* Exercise *
Across all entries below, how many lines include "family"? Only the number, please.

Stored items
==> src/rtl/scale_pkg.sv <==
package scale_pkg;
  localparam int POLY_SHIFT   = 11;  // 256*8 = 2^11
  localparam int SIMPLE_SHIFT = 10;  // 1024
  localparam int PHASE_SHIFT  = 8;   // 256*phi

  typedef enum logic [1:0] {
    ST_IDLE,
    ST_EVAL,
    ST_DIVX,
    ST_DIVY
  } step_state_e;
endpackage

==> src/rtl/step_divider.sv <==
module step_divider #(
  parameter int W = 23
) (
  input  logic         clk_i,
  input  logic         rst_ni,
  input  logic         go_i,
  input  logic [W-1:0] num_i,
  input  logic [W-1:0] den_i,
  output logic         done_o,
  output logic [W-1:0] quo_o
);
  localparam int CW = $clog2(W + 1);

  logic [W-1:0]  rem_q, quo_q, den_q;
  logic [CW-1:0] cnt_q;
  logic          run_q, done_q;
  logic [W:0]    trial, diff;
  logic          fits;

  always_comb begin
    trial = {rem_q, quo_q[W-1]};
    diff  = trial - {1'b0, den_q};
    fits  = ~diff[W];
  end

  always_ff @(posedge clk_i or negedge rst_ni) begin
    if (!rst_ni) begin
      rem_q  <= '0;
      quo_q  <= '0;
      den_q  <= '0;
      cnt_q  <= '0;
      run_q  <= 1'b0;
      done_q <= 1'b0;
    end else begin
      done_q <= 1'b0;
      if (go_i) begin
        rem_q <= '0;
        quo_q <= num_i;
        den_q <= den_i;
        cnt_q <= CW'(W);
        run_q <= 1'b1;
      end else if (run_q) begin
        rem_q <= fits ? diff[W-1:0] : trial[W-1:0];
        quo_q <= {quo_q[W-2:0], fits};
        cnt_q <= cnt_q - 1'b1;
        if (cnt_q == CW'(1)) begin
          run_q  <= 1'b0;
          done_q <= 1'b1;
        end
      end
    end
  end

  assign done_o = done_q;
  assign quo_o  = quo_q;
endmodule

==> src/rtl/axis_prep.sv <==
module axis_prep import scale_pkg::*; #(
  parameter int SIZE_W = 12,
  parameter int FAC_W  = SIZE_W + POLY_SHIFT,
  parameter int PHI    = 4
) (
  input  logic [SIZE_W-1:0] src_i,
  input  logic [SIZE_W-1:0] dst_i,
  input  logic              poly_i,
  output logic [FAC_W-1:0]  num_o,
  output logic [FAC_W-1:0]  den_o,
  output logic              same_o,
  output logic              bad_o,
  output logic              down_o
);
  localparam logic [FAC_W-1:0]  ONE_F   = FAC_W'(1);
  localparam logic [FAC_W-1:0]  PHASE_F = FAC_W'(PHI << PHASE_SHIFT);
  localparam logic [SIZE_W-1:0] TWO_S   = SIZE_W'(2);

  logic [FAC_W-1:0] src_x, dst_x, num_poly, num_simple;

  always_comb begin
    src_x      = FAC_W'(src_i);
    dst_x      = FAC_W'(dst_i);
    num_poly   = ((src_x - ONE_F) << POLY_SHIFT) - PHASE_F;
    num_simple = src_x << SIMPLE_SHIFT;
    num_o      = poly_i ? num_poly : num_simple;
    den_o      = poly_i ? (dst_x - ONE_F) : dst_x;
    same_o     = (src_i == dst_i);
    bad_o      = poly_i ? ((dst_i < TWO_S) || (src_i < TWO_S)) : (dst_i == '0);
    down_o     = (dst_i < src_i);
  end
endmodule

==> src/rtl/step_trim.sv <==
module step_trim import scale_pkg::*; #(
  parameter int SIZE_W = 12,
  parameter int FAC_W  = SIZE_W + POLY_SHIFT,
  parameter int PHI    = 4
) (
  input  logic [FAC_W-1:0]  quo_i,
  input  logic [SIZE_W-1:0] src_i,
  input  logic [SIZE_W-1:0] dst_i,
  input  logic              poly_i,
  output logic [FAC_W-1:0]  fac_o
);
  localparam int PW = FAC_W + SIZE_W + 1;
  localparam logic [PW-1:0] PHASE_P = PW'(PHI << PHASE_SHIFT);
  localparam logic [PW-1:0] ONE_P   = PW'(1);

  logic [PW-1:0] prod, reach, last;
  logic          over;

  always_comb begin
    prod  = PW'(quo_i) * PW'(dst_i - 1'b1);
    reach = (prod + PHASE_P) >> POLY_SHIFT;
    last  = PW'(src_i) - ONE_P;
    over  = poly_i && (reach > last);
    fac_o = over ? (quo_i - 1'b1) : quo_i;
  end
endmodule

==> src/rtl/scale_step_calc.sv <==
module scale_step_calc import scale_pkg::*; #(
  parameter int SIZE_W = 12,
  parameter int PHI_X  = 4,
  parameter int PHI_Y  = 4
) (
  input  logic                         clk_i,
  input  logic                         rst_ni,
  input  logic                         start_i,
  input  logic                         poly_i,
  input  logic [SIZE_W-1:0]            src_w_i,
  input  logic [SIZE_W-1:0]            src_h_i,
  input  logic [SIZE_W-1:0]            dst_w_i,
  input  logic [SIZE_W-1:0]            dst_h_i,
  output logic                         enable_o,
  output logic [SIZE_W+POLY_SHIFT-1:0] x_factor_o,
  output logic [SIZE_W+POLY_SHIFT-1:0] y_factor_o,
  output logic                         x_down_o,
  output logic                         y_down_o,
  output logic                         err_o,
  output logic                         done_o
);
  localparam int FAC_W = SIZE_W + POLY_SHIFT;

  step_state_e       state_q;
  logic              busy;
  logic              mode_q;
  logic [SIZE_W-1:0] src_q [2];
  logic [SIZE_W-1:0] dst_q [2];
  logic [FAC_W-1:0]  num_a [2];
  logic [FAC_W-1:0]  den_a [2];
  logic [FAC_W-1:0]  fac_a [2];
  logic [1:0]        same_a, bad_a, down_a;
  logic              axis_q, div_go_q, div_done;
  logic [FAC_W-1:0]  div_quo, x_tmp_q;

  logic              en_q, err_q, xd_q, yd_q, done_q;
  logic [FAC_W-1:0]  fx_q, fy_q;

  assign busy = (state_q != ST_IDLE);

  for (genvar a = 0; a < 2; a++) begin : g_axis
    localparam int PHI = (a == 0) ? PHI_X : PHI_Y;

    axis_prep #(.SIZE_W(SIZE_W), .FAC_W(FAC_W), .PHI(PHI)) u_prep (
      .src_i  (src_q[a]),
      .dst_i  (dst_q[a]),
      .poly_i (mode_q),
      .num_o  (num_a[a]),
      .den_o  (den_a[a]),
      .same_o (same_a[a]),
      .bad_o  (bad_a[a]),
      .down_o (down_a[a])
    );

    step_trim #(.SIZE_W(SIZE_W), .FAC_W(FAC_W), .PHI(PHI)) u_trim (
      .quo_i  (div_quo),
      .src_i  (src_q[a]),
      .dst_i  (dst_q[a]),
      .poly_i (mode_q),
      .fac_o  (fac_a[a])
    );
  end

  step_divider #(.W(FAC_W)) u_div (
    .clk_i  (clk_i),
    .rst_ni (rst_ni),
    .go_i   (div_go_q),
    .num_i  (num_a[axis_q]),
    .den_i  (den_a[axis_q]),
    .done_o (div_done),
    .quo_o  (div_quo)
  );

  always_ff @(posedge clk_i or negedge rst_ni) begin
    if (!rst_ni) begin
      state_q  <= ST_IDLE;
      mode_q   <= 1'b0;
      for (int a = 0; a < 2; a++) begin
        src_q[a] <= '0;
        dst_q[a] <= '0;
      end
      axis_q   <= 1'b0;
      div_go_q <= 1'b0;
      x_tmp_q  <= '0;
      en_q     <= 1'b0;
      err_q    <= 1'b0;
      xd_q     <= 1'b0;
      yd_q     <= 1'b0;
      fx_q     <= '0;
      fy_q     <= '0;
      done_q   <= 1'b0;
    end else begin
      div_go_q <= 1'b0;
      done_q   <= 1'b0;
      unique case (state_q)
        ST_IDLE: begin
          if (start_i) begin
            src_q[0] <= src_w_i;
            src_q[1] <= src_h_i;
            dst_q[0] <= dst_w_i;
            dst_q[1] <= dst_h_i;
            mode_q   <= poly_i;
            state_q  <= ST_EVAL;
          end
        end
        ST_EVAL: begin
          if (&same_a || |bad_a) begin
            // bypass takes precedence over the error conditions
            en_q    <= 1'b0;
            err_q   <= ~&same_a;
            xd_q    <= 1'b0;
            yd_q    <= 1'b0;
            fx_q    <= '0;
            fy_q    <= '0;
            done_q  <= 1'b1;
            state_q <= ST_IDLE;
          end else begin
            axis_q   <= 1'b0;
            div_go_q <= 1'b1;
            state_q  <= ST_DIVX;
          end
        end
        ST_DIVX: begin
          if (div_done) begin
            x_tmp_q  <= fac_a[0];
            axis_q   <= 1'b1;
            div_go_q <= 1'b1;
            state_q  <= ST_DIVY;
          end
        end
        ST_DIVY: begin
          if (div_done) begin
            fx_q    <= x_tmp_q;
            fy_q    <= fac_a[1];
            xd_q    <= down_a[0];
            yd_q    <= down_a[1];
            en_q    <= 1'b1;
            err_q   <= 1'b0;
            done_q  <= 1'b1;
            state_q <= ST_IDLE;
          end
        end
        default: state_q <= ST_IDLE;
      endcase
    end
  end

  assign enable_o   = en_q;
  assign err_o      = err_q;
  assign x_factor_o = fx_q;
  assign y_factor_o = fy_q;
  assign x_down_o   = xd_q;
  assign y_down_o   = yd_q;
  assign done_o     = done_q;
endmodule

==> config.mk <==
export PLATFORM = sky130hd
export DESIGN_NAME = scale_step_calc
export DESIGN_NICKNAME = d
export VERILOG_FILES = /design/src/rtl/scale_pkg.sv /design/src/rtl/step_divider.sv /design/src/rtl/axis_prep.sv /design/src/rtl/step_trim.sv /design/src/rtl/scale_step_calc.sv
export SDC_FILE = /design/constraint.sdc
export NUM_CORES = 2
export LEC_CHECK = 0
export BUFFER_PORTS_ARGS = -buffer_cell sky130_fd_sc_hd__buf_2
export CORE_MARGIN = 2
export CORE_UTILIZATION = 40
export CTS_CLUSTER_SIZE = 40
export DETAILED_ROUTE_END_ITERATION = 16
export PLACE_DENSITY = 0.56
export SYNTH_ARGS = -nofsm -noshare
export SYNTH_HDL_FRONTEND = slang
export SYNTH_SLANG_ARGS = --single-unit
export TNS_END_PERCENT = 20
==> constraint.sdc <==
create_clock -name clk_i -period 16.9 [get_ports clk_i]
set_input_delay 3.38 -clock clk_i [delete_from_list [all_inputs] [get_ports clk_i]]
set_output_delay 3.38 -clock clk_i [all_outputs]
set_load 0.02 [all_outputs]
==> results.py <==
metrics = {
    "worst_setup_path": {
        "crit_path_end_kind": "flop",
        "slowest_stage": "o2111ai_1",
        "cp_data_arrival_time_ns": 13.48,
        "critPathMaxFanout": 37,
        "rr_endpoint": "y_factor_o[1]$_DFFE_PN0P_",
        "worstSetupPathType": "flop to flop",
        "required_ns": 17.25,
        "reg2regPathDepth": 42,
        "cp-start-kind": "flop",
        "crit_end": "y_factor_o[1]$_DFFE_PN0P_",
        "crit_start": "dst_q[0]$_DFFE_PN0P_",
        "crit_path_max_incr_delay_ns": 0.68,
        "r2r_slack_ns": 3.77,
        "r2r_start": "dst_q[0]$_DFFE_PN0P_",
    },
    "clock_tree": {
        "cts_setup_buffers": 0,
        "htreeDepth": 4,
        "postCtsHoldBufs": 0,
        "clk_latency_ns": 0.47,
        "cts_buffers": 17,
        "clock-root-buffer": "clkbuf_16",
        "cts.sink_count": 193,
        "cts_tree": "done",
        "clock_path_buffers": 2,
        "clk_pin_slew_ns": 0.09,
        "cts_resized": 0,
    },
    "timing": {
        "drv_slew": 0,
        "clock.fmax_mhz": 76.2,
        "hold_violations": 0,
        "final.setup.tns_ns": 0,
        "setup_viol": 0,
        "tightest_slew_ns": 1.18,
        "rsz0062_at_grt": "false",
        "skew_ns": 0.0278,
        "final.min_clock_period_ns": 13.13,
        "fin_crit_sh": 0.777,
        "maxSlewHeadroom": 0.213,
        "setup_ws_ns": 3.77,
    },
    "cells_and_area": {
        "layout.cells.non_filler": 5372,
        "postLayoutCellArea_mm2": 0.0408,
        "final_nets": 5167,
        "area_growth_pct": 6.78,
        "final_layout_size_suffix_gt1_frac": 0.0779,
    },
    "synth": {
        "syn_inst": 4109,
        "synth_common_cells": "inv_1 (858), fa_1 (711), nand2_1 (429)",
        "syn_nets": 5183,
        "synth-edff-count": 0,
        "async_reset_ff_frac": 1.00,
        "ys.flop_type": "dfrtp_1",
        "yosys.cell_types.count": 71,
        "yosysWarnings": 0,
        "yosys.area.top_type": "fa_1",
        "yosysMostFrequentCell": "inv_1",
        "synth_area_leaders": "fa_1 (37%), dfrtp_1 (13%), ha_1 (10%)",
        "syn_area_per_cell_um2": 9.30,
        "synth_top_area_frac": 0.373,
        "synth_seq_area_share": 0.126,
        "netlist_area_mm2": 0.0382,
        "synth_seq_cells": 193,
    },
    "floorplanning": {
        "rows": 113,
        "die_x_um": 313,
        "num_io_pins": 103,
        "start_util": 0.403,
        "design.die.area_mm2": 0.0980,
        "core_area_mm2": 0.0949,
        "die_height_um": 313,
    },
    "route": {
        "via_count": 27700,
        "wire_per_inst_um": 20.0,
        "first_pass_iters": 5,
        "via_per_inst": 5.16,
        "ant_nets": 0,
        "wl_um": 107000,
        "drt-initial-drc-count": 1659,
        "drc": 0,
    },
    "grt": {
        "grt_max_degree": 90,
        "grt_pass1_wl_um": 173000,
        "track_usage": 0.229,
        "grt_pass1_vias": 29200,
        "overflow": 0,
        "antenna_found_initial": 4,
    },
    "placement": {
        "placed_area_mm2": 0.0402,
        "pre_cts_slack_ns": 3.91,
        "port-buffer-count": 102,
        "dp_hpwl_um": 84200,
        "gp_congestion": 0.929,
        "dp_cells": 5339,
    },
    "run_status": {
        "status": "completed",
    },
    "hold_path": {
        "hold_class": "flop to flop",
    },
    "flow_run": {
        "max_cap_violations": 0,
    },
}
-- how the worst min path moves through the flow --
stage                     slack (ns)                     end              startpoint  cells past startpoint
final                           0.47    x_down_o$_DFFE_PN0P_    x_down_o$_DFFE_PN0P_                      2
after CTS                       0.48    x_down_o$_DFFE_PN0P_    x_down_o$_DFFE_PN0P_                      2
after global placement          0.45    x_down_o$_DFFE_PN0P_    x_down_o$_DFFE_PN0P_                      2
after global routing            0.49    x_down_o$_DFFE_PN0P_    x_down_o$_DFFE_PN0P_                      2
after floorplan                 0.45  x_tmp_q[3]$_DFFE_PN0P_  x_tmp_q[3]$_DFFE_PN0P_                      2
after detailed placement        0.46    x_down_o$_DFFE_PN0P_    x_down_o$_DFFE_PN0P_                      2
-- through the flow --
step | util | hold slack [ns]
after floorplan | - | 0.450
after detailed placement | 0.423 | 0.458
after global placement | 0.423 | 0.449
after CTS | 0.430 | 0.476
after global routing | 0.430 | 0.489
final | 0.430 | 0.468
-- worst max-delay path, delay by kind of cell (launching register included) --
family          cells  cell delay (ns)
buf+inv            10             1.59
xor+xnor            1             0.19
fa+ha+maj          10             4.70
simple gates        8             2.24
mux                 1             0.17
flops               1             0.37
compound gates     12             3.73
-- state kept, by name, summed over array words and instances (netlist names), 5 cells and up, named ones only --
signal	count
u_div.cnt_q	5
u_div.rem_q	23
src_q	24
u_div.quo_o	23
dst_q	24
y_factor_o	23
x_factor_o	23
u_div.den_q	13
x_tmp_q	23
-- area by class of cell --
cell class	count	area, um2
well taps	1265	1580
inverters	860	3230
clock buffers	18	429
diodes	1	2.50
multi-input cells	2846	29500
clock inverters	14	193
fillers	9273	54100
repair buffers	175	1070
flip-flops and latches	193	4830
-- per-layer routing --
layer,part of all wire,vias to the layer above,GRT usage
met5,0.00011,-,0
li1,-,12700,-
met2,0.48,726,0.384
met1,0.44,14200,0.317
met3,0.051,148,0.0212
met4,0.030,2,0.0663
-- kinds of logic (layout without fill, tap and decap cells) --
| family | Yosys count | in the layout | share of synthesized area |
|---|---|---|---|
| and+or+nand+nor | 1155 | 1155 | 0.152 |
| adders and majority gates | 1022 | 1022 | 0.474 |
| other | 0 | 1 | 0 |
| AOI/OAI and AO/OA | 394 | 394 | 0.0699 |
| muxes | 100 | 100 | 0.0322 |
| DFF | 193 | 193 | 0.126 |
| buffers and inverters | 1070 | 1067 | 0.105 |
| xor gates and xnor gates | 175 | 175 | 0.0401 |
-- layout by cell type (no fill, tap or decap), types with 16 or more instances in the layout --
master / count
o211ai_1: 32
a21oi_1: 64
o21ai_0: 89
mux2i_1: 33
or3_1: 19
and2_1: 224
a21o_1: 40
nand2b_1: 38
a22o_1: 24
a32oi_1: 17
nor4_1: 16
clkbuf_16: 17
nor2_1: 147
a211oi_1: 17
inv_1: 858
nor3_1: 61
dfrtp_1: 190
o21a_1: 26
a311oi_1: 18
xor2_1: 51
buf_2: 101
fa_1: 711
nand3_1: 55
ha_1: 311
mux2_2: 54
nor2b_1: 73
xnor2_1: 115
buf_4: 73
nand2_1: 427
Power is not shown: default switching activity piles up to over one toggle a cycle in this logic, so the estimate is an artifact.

* Written answer *
2